Exercise prompt => Keep only the lines of the data below that contain "group", and copy them.

Data supplied =>
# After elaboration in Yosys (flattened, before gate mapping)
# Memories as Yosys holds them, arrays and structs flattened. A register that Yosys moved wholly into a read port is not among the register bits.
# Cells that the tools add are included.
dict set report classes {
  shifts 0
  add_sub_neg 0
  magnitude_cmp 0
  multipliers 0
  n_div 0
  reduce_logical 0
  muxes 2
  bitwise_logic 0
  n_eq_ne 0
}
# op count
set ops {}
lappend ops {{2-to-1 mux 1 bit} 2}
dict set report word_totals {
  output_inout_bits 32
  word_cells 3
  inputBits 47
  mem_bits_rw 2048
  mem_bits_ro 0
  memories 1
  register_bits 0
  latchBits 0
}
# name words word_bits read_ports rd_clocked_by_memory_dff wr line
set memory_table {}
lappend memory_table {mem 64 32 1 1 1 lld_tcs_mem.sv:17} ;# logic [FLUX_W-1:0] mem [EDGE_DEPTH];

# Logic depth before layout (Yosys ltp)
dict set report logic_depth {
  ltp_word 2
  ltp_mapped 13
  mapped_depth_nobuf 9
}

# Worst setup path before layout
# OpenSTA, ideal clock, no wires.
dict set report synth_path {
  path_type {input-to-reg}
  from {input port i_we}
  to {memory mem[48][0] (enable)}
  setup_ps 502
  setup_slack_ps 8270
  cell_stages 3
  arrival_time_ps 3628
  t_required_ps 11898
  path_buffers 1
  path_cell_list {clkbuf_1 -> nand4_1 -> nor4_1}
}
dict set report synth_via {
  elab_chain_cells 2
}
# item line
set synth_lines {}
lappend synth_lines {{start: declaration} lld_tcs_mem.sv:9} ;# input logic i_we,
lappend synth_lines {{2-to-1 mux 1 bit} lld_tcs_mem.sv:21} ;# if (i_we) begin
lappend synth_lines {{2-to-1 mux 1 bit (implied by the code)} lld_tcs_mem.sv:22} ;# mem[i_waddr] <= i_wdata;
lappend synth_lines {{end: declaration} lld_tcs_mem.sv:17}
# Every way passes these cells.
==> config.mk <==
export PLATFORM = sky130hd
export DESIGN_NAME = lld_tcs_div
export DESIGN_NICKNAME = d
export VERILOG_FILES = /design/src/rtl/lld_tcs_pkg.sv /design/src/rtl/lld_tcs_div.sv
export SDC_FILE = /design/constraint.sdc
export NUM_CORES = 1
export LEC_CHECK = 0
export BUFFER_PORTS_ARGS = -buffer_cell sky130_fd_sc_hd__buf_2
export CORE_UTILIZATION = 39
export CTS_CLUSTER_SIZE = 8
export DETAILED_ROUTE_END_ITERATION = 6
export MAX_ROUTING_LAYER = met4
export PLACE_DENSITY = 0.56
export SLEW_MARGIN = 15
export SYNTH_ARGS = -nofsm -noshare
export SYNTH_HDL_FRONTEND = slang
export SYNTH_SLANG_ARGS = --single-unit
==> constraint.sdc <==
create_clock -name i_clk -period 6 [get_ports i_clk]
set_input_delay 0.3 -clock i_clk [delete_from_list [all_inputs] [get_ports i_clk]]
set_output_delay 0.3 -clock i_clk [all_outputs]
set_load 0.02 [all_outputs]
* * *
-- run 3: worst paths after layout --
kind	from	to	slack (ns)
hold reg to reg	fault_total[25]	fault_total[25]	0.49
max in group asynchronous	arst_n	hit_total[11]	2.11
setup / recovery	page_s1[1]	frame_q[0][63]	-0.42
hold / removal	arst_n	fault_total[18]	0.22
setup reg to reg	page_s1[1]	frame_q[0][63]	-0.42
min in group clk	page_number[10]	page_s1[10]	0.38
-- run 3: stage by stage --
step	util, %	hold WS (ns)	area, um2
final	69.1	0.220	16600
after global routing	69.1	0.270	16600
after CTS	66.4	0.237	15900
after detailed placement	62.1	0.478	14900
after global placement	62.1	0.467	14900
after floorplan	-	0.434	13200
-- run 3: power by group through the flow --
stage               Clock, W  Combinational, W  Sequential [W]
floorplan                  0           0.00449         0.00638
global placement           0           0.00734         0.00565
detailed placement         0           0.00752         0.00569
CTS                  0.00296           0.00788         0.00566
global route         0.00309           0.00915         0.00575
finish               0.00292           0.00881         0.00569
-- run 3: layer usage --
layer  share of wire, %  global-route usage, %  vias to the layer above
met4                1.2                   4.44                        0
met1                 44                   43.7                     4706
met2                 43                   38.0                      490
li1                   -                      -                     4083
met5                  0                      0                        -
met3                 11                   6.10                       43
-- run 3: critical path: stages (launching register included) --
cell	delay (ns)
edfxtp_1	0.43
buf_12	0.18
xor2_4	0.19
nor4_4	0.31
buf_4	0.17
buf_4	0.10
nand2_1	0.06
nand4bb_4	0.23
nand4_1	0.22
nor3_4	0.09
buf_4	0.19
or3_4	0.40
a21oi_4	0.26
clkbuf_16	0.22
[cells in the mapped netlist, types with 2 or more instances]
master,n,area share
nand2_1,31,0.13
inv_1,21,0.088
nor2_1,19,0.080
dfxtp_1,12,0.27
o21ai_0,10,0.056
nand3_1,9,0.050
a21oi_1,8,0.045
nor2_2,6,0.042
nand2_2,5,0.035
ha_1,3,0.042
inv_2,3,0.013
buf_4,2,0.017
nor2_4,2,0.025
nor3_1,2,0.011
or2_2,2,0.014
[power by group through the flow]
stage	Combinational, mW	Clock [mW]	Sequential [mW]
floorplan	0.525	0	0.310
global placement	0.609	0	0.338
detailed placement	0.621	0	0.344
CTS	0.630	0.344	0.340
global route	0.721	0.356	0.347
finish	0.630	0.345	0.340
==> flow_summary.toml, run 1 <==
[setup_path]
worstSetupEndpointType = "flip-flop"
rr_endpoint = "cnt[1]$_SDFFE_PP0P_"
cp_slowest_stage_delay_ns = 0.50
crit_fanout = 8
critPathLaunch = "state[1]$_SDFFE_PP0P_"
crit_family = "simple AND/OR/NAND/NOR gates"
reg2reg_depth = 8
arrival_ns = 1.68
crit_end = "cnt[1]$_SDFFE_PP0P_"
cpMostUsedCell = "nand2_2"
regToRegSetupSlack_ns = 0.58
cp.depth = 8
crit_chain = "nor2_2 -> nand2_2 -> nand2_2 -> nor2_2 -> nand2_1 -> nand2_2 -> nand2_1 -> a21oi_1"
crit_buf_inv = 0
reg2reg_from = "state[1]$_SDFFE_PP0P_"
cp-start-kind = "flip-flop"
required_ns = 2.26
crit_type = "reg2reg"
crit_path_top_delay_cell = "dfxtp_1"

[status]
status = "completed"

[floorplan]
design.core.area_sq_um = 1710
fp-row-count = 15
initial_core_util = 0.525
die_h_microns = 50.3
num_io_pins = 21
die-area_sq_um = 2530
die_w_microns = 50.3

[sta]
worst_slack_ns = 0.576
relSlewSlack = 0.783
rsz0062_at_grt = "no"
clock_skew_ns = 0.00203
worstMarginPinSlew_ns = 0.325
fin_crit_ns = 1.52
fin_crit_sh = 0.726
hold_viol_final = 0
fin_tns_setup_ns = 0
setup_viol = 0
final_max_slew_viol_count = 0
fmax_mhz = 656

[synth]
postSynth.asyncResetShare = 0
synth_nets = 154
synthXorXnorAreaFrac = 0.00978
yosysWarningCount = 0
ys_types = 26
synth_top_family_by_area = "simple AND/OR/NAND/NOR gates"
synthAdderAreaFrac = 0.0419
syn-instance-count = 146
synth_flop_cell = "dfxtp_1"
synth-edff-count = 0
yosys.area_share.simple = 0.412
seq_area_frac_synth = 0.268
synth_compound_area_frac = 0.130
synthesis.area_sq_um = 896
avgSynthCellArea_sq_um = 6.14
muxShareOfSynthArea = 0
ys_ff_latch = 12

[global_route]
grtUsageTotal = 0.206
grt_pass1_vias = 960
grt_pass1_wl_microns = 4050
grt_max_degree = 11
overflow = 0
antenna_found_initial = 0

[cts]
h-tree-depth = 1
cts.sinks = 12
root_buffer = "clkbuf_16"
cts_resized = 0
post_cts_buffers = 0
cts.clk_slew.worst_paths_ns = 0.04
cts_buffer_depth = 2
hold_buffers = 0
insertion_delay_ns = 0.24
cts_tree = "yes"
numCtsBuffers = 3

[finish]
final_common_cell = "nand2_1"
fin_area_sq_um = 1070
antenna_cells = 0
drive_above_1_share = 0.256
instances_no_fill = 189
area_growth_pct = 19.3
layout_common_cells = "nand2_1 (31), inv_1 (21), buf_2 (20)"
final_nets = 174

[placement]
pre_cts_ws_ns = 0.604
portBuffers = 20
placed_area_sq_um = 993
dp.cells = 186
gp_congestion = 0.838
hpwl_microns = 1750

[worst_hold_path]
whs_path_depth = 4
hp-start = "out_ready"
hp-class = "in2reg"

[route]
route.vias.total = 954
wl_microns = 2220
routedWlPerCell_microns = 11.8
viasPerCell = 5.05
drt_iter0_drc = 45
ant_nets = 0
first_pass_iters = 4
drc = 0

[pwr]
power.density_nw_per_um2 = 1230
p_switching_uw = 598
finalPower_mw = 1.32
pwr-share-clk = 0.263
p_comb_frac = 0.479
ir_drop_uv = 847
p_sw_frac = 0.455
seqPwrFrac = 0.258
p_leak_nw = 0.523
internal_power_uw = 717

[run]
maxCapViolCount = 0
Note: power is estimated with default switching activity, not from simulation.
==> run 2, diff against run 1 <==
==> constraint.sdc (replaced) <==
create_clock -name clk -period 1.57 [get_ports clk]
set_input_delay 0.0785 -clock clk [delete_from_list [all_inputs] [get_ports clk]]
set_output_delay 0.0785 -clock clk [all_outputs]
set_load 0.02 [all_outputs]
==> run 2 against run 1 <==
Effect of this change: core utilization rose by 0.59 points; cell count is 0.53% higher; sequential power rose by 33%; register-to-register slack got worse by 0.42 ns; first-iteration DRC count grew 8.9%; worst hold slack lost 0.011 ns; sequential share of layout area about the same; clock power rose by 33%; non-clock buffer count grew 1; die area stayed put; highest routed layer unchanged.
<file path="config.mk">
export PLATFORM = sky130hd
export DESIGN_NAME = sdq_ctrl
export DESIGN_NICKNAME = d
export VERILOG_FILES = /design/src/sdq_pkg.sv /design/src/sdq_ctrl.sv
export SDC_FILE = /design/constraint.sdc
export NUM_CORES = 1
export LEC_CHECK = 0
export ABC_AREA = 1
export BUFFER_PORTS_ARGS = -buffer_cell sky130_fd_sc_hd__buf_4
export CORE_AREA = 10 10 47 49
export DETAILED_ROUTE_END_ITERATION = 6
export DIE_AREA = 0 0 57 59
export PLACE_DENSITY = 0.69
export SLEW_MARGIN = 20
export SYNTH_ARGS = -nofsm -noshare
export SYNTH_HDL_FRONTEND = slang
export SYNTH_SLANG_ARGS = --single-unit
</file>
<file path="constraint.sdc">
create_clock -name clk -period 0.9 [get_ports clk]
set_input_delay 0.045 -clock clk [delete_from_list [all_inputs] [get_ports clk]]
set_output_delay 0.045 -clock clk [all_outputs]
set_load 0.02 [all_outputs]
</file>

Solution to this task =>
max in group asynchronous	arst_n	hit_total[11]	2.11
min in group clk	page_number[10]	page_s1[10]	0.38
-- run 3: power by group through the flow --
[power by group through the flow]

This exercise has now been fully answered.